===== src/rtl/q_update_ctrl.sv =====
// Q-learning update engine: reads Q(s,a) and Q(s',*), finds max/argmax over s',
// applies Q += ALPHA*(r + GAMMA*maxQ - Q) with saturation and writes the result back.
module q_update_ctrl #(
  parameter int                    DATA_WIDTH    = 16,
  parameter int                    FRAC_BITS     = 8,
  parameter int                    STATES        = 64,
  parameter int                    STATES_WIDTH  = 6,
  parameter int                    ACTIONS       = 4,
  parameter int                    ACTIONS_WIDTH = 2,
  parameter logic [DATA_WIDTH-1:0] ALPHA         = 16'h0080,
  parameter logic [DATA_WIDTH-1:0] GAMMA         = 16'h00E6
) (
  input  logic                          clk,
  input  logic                          rst_n,
  input  logic                          i_valid,
  output logic                          o_ready,
  input  logic [STATES_WIDTH-1:0]       i_st,
  input  logic [ACTIONS_WIDTH-1:0]      i_at,
  input  logic [STATES_WIDTH-1:0]       i_next_st,
  input  logic [DATA_WIDTH-1:0]         i_reward,
  output logic                          o_done,
  output logic [ACTIONS_WIDTH-1:0]      o_best_at,
  output logic                          o_ram_re,
  output logic                          o_ram_we,
  output logic [ACTIONS_WIDTH-1:0]      o_ram_at,
  output logic [STATES_WIDTH-1:0]       o_ram_st,
  output logic [STATES_WIDTH-1:0]       o_ram_next_st,
  output logic [DATA_WIDTH-1:0]         o_ram_data,
  input  logic [DATA_WIDTH-1:0]         i_ram_q,
  input  logic [DATA_WIDTH*ACTIONS-1:0] i_ram_next_q
);

  // Wide enough that ALPHA*td cannot overflow for any parameter values.
  localparam int WW = 3 * DATA_WIDTH + 4;
  localparam logic signed [WW-1:0] SAT_MAX = {{(WW-DATA_WIDTH+1){1'b0}}, {(DATA_WIDTH-1){1'b1}}};
  localparam logic signed [WW-1:0] SAT_MIN = ~SAT_MAX;

  if (STATES > (1 << STATES_WIDTH) || ACTIONS < 2 || ACTIONS > (1 << ACTIONS_WIDTH)) begin : g_param_check
    $error("q_update_ctrl: index widths too small for STATES/ACTIONS");
  end

  typedef enum logic [2:0] {S_IDLE, S_READ, S_LATCH, S_MAX, S_CALC, S_WRITE} state_t;

  state_t                         state_q, state_d;
  logic [STATES_WIDTH-1:0]        st_q, st_d, next_st_q, next_st_d;
  logic [ACTIONS_WIDTH-1:0]       at_q, at_d;
  logic signed [DATA_WIDTH-1:0]   reward_q, reward_d;
  logic signed [DATA_WIDTH-1:0]   cur_q_q, cur_q_d;
  logic signed [DATA_WIDTH-1:0]   next_q_q [ACTIONS];
  logic signed [DATA_WIDTH-1:0]   next_q_d [ACTIONS];
  logic signed [DATA_WIDTH-1:0]   max_q, max_d;
  logic [ACTIONS_WIDTH-1:0]       best_q, best_d, idx_q, idx_d;
  logic [ACTIONS_WIDTH-1:0]       best_out_q, best_out_d;
  logic [DATA_WIDTH-1:0]          data_q, data_d;
  logic                           done_q, done_d;

  logic signed [WW-1:0] q_ext, r_ext, max_ext, gamma_ext, alpha_ext;
  logic signed [WW-1:0] gprod, td, aprod, nq_wide;
  logic [DATA_WIDTH-1:0] nq_sat;

  // Update arithmetic: operands sign-extended, ALPHA/GAMMA zero-extended (unsigned).
  always_comb begin
    q_ext     = {{(WW-DATA_WIDTH){cur_q_q[DATA_WIDTH-1]}}, cur_q_q};
    r_ext     = {{(WW-DATA_WIDTH){reward_q[DATA_WIDTH-1]}}, reward_q};
    max_ext   = {{(WW-DATA_WIDTH){max_q[DATA_WIDTH-1]}}, max_q};
    gamma_ext = {{(WW-DATA_WIDTH){1'b0}}, GAMMA};
    alpha_ext = {{(WW-DATA_WIDTH){1'b0}}, ALPHA};
    gprod     = gamma_ext * max_ext;
    td        = r_ext + (gprod >>> FRAC_BITS) - q_ext;
    aprod     = alpha_ext * td;
    nq_wide   = q_ext + (aprod >>> FRAC_BITS);
    if (nq_wide > SAT_MAX)      nq_sat = SAT_MAX[DATA_WIDTH-1:0];
    else if (nq_wide < SAT_MIN) nq_sat = SAT_MIN[DATA_WIDTH-1:0];
    else                        nq_sat = nq_wide[DATA_WIDTH-1:0];
  end

  always_comb begin
    // NOTE: every variable gets its hold value first so no path can infer a latch.
    state_d    = state_q;
    st_d       = st_q;
    at_d       = at_q;
    next_st_d  = next_st_q;
    reward_d   = reward_q;
    cur_q_d    = cur_q_q;
    next_q_d   = next_q_q;
    max_d      = max_q;
    best_d     = best_q;
    idx_d      = idx_q;
    data_d     = data_q;
    best_out_d = best_out_q;
    done_d     = 1'b0;

    unique case (state_q)
      S_IDLE: begin
        if (i_valid) begin
          st_d      = i_st;
          at_d      = i_at;
          next_st_d = i_next_st;
          reward_d  = i_reward;
          state_d   = S_READ;
        end
      end
      S_READ:  state_d = S_LATCH;
      S_LATCH: begin
        cur_q_d = i_ram_q;
        for (int k = 0; k < ACTIONS; k++) begin
          next_q_d[k] = i_ram_next_q[k*DATA_WIDTH +: DATA_WIDTH];
        end
        max_d   = i_ram_next_q[DATA_WIDTH-1:0];
        best_d  = '0;
        idx_d   = ACTIONS_WIDTH'(1);
        state_d = S_MAX;
      end
      S_MAX: begin
        // Strictly greater: ties keep the lowest action index.
        if (next_q_q[idx_q] > max_q) begin
          max_d  = next_q_q[idx_q];
          best_d = idx_q;
        end
        idx_d = idx_q + ACTIONS_WIDTH'(1);
        if (idx_q == ACTIONS_WIDTH'(ACTIONS - 1)) state_d = S_CALC;
      end
      S_CALC: begin
        data_d  = nq_sat;
        state_d = S_WRITE;
      end
      S_WRITE: begin
        done_d     = 1'b1;
        best_out_d = best_q;
        state_d    = S_IDLE;
      end
      default: state_d = S_IDLE;
    endcase
  end

  always_ff @(posedge clk or negedge rst_n) begin
    if (!rst_n) begin
      state_q    <= S_IDLE;
      st_q       <= '0;
      at_q       <= '0;
      next_st_q  <= '0;
      reward_q   <= '0;
      cur_q_q    <= '0;
      // NOTE: the small s' value array is reset too, so no register ever holds stale data after reset.
      for (int k = 0; k < ACTIONS; k++) next_q_q[k] <= '0;
      max_q      <= '0;
      best_q     <= '0;
      idx_q      <= '0;
      data_q     <= '0;
      best_out_q <= '0;
      done_q     <= 1'b0;
    end else begin
      // NOTE: non-blocking so every flop samples the pre-edge value of the others.
      state_q    <= state_d;
      st_q       <= st_d;
      at_q       <= at_d;
      next_st_q  <= next_st_d;
      reward_q   <= reward_d;
      cur_q_q    <= cur_q_d;
      next_q_q   <= next_q_d;
      max_q      <= max_d;
      best_q     <= best_d;
      idx_q      <= idx_d;
      data_q     <= data_d;
      best_out_q <= best_out_d;
      done_q     <= done_d;
    end
  end

  assign o_ready       = (state_q == S_IDLE);
  assign o_ram_re      = (state_q == S_READ);
  assign o_ram_we      = (state_q == S_WRITE);
  assign o_ram_at      = at_q;
  assign o_ram_st      = st_q;
  assign o_ram_next_st = next_st_q;
  assign o_ram_data    = data_q;
  assign o_done        = done_q;
  assign o_best_at     = best_out_q;

endmodule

=== Assignment ===
Extract every line above that contains the word "NOTE".

=== Problem solution ===
    // NOTE: every variable gets its hold value first so no path can infer a latch.
      // NOTE: the small s' value array is reset too, so no register ever holds stale data after reset.
      // NOTE: non-blocking so every flop samples the pre-edge value of the others.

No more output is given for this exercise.